• **TASK DETAILS**
In the entries below, which lines run from the one containing "The RTL was" to the one containing "period 10.0 ns."? Copy exactly those lines, ends included, and no others.

◇ ◇ ◇ ◇ ◇ ◇ ◇

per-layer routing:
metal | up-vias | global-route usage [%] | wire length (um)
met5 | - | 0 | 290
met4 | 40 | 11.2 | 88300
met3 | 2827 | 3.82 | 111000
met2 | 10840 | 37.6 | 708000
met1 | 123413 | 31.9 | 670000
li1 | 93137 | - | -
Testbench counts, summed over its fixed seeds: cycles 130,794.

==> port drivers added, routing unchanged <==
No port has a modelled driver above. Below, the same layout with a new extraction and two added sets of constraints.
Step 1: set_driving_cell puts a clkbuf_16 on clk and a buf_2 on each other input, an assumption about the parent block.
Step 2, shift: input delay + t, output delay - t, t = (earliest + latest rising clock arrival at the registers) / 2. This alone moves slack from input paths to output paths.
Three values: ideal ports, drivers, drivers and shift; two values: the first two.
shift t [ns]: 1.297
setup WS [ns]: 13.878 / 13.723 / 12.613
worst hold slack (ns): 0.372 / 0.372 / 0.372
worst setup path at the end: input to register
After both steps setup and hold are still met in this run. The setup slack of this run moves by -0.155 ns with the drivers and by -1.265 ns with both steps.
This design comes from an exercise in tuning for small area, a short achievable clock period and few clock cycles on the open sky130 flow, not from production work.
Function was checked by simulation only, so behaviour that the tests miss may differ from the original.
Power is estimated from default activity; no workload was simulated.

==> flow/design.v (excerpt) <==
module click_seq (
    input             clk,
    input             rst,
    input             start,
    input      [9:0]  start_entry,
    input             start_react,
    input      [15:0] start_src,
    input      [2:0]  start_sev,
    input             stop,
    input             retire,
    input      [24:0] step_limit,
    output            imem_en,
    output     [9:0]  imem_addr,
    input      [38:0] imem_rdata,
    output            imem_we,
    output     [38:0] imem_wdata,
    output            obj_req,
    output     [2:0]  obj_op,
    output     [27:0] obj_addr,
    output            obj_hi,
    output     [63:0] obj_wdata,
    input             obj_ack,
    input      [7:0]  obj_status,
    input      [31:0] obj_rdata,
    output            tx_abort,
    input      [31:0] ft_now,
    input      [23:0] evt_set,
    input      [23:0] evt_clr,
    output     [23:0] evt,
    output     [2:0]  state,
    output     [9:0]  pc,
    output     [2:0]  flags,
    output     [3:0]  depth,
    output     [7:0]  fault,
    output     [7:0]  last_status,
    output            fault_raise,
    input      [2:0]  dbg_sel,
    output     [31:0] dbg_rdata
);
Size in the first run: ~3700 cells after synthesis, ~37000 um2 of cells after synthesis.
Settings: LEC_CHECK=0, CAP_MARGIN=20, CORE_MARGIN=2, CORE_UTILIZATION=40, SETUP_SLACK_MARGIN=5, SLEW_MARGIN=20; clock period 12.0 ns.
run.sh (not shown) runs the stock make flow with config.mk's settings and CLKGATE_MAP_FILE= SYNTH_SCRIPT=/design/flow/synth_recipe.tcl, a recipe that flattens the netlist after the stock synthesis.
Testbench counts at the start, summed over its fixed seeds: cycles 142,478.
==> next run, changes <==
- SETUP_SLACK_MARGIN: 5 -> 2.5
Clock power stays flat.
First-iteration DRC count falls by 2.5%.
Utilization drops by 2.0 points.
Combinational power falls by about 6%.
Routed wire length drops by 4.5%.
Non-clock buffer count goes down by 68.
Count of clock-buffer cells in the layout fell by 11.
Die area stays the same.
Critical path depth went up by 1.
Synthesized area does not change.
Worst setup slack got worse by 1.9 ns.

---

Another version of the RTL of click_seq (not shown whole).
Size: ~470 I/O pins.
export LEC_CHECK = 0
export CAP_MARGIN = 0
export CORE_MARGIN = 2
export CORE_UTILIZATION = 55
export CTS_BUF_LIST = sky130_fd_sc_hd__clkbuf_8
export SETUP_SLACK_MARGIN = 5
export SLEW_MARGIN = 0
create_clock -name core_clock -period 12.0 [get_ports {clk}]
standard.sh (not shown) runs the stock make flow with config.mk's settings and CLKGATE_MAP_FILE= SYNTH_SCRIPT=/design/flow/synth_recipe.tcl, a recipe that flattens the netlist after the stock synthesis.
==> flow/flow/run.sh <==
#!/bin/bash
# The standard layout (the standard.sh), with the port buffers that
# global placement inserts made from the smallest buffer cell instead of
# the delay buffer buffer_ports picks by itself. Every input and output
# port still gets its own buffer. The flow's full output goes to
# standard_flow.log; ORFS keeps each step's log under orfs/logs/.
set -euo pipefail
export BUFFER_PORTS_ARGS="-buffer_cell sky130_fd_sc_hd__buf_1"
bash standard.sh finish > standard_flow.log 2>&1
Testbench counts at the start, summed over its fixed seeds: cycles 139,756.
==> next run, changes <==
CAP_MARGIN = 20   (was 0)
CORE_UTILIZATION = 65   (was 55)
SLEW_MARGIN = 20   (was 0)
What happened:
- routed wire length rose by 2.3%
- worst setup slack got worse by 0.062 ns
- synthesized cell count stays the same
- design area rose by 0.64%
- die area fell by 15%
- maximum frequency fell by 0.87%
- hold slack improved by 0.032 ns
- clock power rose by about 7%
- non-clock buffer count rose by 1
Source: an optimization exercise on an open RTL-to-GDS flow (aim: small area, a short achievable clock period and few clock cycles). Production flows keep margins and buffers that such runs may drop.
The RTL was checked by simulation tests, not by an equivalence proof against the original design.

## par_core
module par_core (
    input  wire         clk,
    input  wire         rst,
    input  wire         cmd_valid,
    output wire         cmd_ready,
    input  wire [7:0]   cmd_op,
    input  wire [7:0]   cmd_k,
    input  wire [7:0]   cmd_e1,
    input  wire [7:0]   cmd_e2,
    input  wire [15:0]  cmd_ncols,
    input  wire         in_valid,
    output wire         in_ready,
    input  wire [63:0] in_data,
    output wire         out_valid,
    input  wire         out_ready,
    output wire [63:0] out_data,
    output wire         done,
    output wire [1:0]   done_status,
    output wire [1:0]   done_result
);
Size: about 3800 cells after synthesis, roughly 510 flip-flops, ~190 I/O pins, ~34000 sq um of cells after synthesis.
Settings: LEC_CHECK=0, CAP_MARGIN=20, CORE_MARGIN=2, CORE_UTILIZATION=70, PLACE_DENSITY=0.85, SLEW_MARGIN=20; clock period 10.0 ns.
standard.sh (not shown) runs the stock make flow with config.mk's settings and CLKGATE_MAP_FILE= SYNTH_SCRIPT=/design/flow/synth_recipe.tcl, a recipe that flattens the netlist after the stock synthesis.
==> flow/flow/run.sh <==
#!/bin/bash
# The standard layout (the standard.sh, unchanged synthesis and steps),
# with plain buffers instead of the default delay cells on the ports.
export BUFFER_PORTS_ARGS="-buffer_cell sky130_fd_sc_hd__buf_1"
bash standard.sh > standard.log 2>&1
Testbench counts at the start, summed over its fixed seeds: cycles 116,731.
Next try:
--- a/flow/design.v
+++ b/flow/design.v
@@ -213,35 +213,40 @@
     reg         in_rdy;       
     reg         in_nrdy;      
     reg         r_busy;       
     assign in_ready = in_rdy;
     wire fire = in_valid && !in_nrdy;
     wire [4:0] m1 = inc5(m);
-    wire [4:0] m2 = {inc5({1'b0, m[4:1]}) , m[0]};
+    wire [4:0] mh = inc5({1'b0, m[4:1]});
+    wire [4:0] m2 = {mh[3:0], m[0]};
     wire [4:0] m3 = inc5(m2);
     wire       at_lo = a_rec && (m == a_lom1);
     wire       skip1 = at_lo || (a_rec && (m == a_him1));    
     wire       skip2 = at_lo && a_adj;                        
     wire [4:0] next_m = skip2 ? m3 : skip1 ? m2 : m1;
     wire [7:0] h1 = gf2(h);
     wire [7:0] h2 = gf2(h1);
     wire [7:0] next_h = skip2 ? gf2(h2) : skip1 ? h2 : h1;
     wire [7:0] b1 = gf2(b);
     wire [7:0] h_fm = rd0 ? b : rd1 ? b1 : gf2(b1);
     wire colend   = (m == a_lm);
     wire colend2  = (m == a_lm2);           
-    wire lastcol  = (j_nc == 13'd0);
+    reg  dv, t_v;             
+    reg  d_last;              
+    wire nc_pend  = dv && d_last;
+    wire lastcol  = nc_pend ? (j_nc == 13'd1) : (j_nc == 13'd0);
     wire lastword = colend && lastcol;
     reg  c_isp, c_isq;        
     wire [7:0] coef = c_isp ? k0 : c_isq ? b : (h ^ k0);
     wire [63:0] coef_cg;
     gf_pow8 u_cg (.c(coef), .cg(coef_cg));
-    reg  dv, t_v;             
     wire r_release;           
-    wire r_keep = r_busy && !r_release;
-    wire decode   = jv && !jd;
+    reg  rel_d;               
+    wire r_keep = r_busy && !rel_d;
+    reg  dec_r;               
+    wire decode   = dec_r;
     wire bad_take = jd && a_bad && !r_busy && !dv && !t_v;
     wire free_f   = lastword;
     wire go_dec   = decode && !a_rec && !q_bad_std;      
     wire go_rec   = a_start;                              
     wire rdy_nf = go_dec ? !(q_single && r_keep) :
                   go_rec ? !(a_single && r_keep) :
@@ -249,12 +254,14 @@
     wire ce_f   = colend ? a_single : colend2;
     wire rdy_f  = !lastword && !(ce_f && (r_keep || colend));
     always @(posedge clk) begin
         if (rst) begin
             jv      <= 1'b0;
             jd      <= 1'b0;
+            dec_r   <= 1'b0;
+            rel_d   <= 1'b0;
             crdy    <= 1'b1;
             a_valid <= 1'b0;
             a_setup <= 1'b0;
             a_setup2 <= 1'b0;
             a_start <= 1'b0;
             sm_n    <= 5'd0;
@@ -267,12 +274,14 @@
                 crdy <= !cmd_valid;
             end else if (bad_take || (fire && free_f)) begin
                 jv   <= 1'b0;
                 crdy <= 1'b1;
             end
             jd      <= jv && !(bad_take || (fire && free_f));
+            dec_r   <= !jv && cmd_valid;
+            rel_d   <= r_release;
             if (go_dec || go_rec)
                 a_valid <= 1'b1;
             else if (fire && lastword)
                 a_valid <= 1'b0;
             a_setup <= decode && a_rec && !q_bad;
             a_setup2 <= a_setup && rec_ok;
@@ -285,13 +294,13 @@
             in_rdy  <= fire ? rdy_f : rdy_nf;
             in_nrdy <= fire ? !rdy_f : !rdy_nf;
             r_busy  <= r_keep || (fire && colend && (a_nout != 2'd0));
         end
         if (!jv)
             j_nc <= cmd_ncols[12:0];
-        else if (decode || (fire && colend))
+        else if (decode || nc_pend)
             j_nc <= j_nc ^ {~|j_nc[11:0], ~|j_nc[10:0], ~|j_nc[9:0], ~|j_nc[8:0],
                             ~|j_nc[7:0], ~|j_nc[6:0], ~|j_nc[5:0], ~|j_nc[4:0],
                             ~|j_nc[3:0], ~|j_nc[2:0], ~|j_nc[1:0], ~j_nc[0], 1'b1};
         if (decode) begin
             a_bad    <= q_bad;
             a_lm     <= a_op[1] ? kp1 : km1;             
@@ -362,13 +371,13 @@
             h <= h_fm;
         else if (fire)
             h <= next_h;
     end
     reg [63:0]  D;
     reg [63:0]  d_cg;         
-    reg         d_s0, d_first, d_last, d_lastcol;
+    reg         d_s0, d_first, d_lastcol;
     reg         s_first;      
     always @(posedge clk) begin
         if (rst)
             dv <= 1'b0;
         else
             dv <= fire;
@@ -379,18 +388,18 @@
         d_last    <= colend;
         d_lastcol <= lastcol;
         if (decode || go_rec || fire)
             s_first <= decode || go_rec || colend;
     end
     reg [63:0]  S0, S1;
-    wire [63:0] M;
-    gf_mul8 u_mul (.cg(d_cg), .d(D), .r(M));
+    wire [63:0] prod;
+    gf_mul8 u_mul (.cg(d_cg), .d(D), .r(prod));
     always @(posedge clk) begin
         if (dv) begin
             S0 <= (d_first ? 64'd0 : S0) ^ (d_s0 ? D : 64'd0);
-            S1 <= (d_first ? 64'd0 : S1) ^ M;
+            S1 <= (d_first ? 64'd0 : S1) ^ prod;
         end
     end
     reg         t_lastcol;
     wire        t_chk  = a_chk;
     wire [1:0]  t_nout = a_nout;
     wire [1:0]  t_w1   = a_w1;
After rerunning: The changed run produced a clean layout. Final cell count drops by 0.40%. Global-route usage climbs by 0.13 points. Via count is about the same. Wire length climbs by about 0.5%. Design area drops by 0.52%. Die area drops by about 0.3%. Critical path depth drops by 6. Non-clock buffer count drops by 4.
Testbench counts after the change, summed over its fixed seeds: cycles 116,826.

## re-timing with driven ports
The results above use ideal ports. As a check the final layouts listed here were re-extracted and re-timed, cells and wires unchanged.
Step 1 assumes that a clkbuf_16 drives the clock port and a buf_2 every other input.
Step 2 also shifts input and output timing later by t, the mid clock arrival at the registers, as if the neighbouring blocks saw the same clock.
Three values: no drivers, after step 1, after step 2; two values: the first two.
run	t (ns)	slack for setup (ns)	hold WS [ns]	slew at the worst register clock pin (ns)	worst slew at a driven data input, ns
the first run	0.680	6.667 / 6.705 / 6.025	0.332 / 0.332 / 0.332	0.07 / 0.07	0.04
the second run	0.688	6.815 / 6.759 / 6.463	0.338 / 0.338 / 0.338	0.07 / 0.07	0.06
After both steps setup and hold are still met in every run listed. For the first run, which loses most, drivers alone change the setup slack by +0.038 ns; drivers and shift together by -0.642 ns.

◇ ◇ ◇ ◇ ◇ ◇ ◇

• **EXERCISE OUTPUT**
The RTL was checked by simulation tests, not by an equivalence proof against the original design.

## par_core
module par_core (
    input  wire         clk,
    input  wire         rst,
    input  wire         cmd_valid,
    output wire         cmd_ready,
    input  wire [7:0]   cmd_op,
    input  wire [7:0]   cmd_k,
    input  wire [7:0]   cmd_e1,
    input  wire [7:0]   cmd_e2,
    input  wire [15:0]  cmd_ncols,
    input  wire         in_valid,
    output wire         in_ready,
    input  wire [63:0] in_data,
    output wire         out_valid,
    input  wire         out_ready,
    output wire [63:0] out_data,
    output wire         done,
    output wire [1:0]   done_status,
    output wire [1:0]   done_result
);
Size: about 3800 cells after synthesis, roughly 510 flip-flops, ~190 I/O pins, ~34000 sq um of cells after synthesis.
Settings: LEC_CHECK=0, CAP_MARGIN=20, CORE_MARGIN=2, CORE_UTILIZATION=70, PLACE_DENSITY=0.85, SLEW_MARGIN=20; clock period 10.0 ns.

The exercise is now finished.